* [EXERCISE OBJECTIVE]: Please reproduce the full set of data below exactly.
········
### src/rtl/mul_sequencer.sv
// mul_sequencer -- iterative multiplier, one add/shift step per clock.
//
// Purpose:
//   Multiplies op_a (M) by op_b (MR) over WIDTH RUN cycles and returns the
//   full 2*WIDTH-bit product as {acc_out, mr_out}.
//   Default build: unsigned shift-add. With MUL_SEQUENCER_SIGNED_EN defined:
//   radix-2 Booth signed multiply. Ports and latency match in both builds.
//
// Ports:
//   clk        in   clock, all state changes on the rising edge
//   rst        in   synchronous active-low reset
//   start      in   begin a multiply (looked at only in IDLE)
//   op_a       in   [WIDTH-1:0] multiplicand, captured on accepted start
//   op_b       in   [WIDTH-1:0] multiplier, captured on accepted start
//   busy       out  high while the multiply is running
//   done       out  one-cycle pulse, product valid on acc_out/mr_out
//   acc_out    out  [WIDTH-1:0] product high half (ACC)
//   mr_out     out  [WIDTH-1:0] product low half (MR)
//   state_dbg  out  [1:0] current FSM state (0 IDLE, 1 RUN, 2 DONE)
//
// Handshake: start is a request with no ready. It is accepted only at a
// rising edge where the FSM is in IDLE; at any other time it is ignored and
// never queued. Operands are sampled at that edge only. done pulses for one
// cycle per accepted start, and the product stays on acc_out/mr_out until
// the next accepted start or reset.
//
// busy and done are registered copies of the state, so they appear one
// cycle after the state enters RUN/DONE. This gives done WIDTH+1 cycles
// after the accepting edge.
module mul_sequencer #(
  parameter int WIDTH = 16
) (
  input  logic             clk,
  input  logic             rst,
  input  logic             start,
  input  logic [WIDTH-1:0] op_a,
  input  logic [WIDTH-1:0] op_b,
  output logic             busy,
  output logic             done,
  output logic [WIDTH-1:0] acc_out,
  output logic [WIDTH-1:0] mr_out,
  output logic [1:0]       state_dbg
);

  localparam int CW = (WIDTH > 1) ? $clog2(WIDTH) : 1;

  typedef enum logic [1:0] {
    S_IDLE = 2'd0,
    S_RUN  = 2'd1,
    S_DONE = 2'd2
  } state_t;

  state_t           state_q, state_d;
  logic [WIDTH-1:0] m_q, m_d;
  logic [WIDTH-1:0] acc_q, acc_d;
  logic [WIDTH-1:0] mr_q, mr_d;
  logic [CW-1:0]    cnt_q, cnt_d;
  logic             busy_q, busy_d;
  logic             done_q, done_d;
  logic [WIDTH:0]   sum;

`ifdef MUL_SEQUENCER_SIGNED_EN
  logic             q_q, q_d;
  logic [WIDTH:0]   acc_x;
  logic [WIDTH:0]   m_x;

  // One extra sign bit keeps ACC - M exact even when M is the most
  // negative value; sum[WIDTH] is then the true sign for the shift.
  assign acc_x = {acc_q[WIDTH-1], acc_q};
  assign m_x   = {m_q[WIDTH-1], m_q};

  always_comb begin
    case ({mr_q[0], q_q})
      2'b01:   sum = acc_x + m_x;
      2'b10:   sum = acc_x - m_x;
      default: sum = acc_x;
    endcase
  end
`else
  // sum[WIDTH] is the carry C that shifts back into ACC's top bit.
  assign sum = {1'b0, acc_q} + (mr_q[0] ? {1'b0, m_q} : '0);
`endif

  always_comb begin
    state_d = state_q;
    m_d     = m_q;
    acc_d   = acc_q;
    mr_d    = mr_q;
    cnt_d   = cnt_q;
`ifdef MUL_SEQUENCER_SIGNED_EN
    q_d     = q_q;
`endif
    busy_d  = (state_q == S_RUN);
    done_d  = (state_q == S_DONE);

    case (state_q)
      S_IDLE: begin
        if (start) begin
          m_d     = op_a;
          acc_d   = '0;
          mr_d    = op_b;
          cnt_d   = '0;
`ifdef MUL_SEQUENCER_SIGNED_EN
          q_d     = 1'b0;
`endif
          state_d = S_RUN;
        end
      end
      S_RUN: begin
        // Right shift of {sum, MR} (and Q in the Booth build).
        acc_d = sum[WIDTH:1];
        mr_d  = {sum[0], mr_q[WIDTH-1:1]};
`ifdef MUL_SEQUENCER_SIGNED_EN
        q_d   = mr_q[0];
`endif
        cnt_d = cnt_q + CW'(1);
        if (cnt_q == CW'(WIDTH - 1)) begin
          state_d = S_DONE;
        end
      end
      S_DONE: begin
        state_d = S_IDLE;
      end
      default: begin
        state_d = S_IDLE;
      end
    endcase
  end

  always_ff @(posedge clk) begin
    if (!rst) begin
      state_q <= S_IDLE;
      m_q     <= '0;
      acc_q   <= '0;
      mr_q    <= '0;
      cnt_q   <= '0;
`ifdef MUL_SEQUENCER_SIGNED_EN
      q_q     <= 1'b0;
`endif
      busy_q  <= 1'b0;
      done_q  <= 1'b0;
    end else begin
      state_q <= state_d;
      m_q     <= m_d;
      acc_q   <= acc_d;
      mr_q    <= mr_d;
      cnt_q   <= cnt_d;
`ifdef MUL_SEQUENCER_SIGNED_EN
      q_q     <= q_d;
`endif
      busy_q  <= busy_d;
      done_q  <= done_d;
    end
  end

  assign busy      = busy_q;
  assign done      = done_q;
  assign acc_out   = acc_q;
  assign mr_out    = mr_q;
  assign state_dbg = state_q;

endmodule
········
* [SOLUTION TO THIS PROBLEM]:
### src/rtl/mul_sequencer.sv
// mul_sequencer -- iterative multiplier, one add/shift step per clock.
//
// Purpose:
//   Multiplies op_a (M) by op_b (MR) over WIDTH RUN cycles and returns the
//   full 2*WIDTH-bit product as {acc_out, mr_out}.
//   Default build: unsigned shift-add. With MUL_SEQUENCER_SIGNED_EN defined:
//   radix-2 Booth signed multiply. Ports and latency match in both builds.
//
// Ports:
//   clk        in   clock, all state changes on the rising edge
//   rst        in   synchronous active-low reset
//   start      in   begin a multiply (looked at only in IDLE)
//   op_a       in   [WIDTH-1:0] multiplicand, captured on accepted start
//   op_b       in   [WIDTH-1:0] multiplier, captured on accepted start
//   busy       out  high while the multiply is running
//   done       out  one-cycle pulse, product valid on acc_out/mr_out
//   acc_out    out  [WIDTH-1:0] product high half (ACC)
//   mr_out     out  [WIDTH-1:0] product low half (MR)
//   state_dbg  out  [1:0] current FSM state (0 IDLE, 1 RUN, 2 DONE)
//
// Handshake: start is a request with no ready. It is accepted only at a
// rising edge where the FSM is in IDLE; at any other time it is ignored and
// never queued. Operands are sampled at that edge only. done pulses for one
// cycle per accepted start, and the product stays on acc_out/mr_out until
// the next accepted start or reset.
//
// busy and done are registered copies of the state, so they appear one
// cycle after the state enters RUN/DONE. This gives done WIDTH+1 cycles
// after the accepting edge.
module mul_sequencer #(
  parameter int WIDTH = 16
) (
  input  logic             clk,
  input  logic             rst,
  input  logic             start,
  input  logic [WIDTH-1:0] op_a,
  input  logic [WIDTH-1:0] op_b,
  output logic             busy,
  output logic             done,
  output logic [WIDTH-1:0] acc_out,
  output logic [WIDTH-1:0] mr_out,
  output logic [1:0]       state_dbg
);

  localparam int CW = (WIDTH > 1) ? $clog2(WIDTH) : 1;

  typedef enum logic [1:0] {
    S_IDLE = 2'd0,
    S_RUN  = 2'd1,
    S_DONE = 2'd2
  } state_t;

  state_t           state_q, state_d;
  logic [WIDTH-1:0] m_q, m_d;
  logic [WIDTH-1:0] acc_q, acc_d;
  logic [WIDTH-1:0] mr_q, mr_d;
  logic [CW-1:0]    cnt_q, cnt_d;
  logic             busy_q, busy_d;
  logic             done_q, done_d;
  logic [WIDTH:0]   sum;

`ifdef MUL_SEQUENCER_SIGNED_EN
  logic             q_q, q_d;
  logic [WIDTH:0]   acc_x;
  logic [WIDTH:0]   m_x;

  // One extra sign bit keeps ACC - M exact even when M is the most
  // negative value; sum[WIDTH] is then the true sign for the shift.
  assign acc_x = {acc_q[WIDTH-1], acc_q};
  assign m_x   = {m_q[WIDTH-1], m_q};

  always_comb begin
    case ({mr_q[0], q_q})
      2'b01:   sum = acc_x + m_x;
      2'b10:   sum = acc_x - m_x;
      default: sum = acc_x;
    endcase
  end
`else
  // sum[WIDTH] is the carry C that shifts back into ACC's top bit.
  assign sum = {1'b0, acc_q} + (mr_q[0] ? {1'b0, m_q} : '0);
`endif

  always_comb begin
    state_d = state_q;
    m_d     = m_q;
    acc_d   = acc_q;
    mr_d    = mr_q;
    cnt_d   = cnt_q;
`ifdef MUL_SEQUENCER_SIGNED_EN
    q_d     = q_q;
`endif
    busy_d  = (state_q == S_RUN);
    done_d  = (state_q == S_DONE);

    case (state_q)
      S_IDLE: begin
        if (start) begin
          m_d     = op_a;
          acc_d   = '0;
          mr_d    = op_b;
          cnt_d   = '0;
`ifdef MUL_SEQUENCER_SIGNED_EN
          q_d     = 1'b0;
`endif
          state_d = S_RUN;
        end
      end
      S_RUN: begin
        // Right shift of {sum, MR} (and Q in the Booth build).
        acc_d = sum[WIDTH:1];
        mr_d  = {sum[0], mr_q[WIDTH-1:1]};
`ifdef MUL_SEQUENCER_SIGNED_EN
        q_d   = mr_q[0];
`endif
        cnt_d = cnt_q + CW'(1);
        if (cnt_q == CW'(WIDTH - 1)) begin
          state_d = S_DONE;
        end
      end
      S_DONE: begin
        state_d = S_IDLE;
      end
      default: begin
        state_d = S_IDLE;
      end
    endcase
  end

  always_ff @(posedge clk) begin
    if (!rst) begin
      state_q <= S_IDLE;
      m_q     <= '0;
      acc_q   <= '0;
      mr_q    <= '0;
      cnt_q   <= '0;
`ifdef MUL_SEQUENCER_SIGNED_EN
      q_q     <= 1'b0;
`endif
      busy_q  <= 1'b0;
      done_q  <= 1'b0;
    end else begin
      state_q <= state_d;
      m_q     <= m_d;
      acc_q   <= acc_d;
      mr_q    <= mr_d;
      cnt_q   <= cnt_d;
`ifdef MUL_SEQUENCER_SIGNED_EN
      q_q     <= q_d;
`endif
      busy_q  <= busy_d;
      done_q  <= done_d;
    end
  end

  assign busy      = busy_q;
  assign done      = done_q;
  assign acc_out   = acc_q;
  assign mr_out    = mr_q;
  assign state_dbg = state_q;

endmodule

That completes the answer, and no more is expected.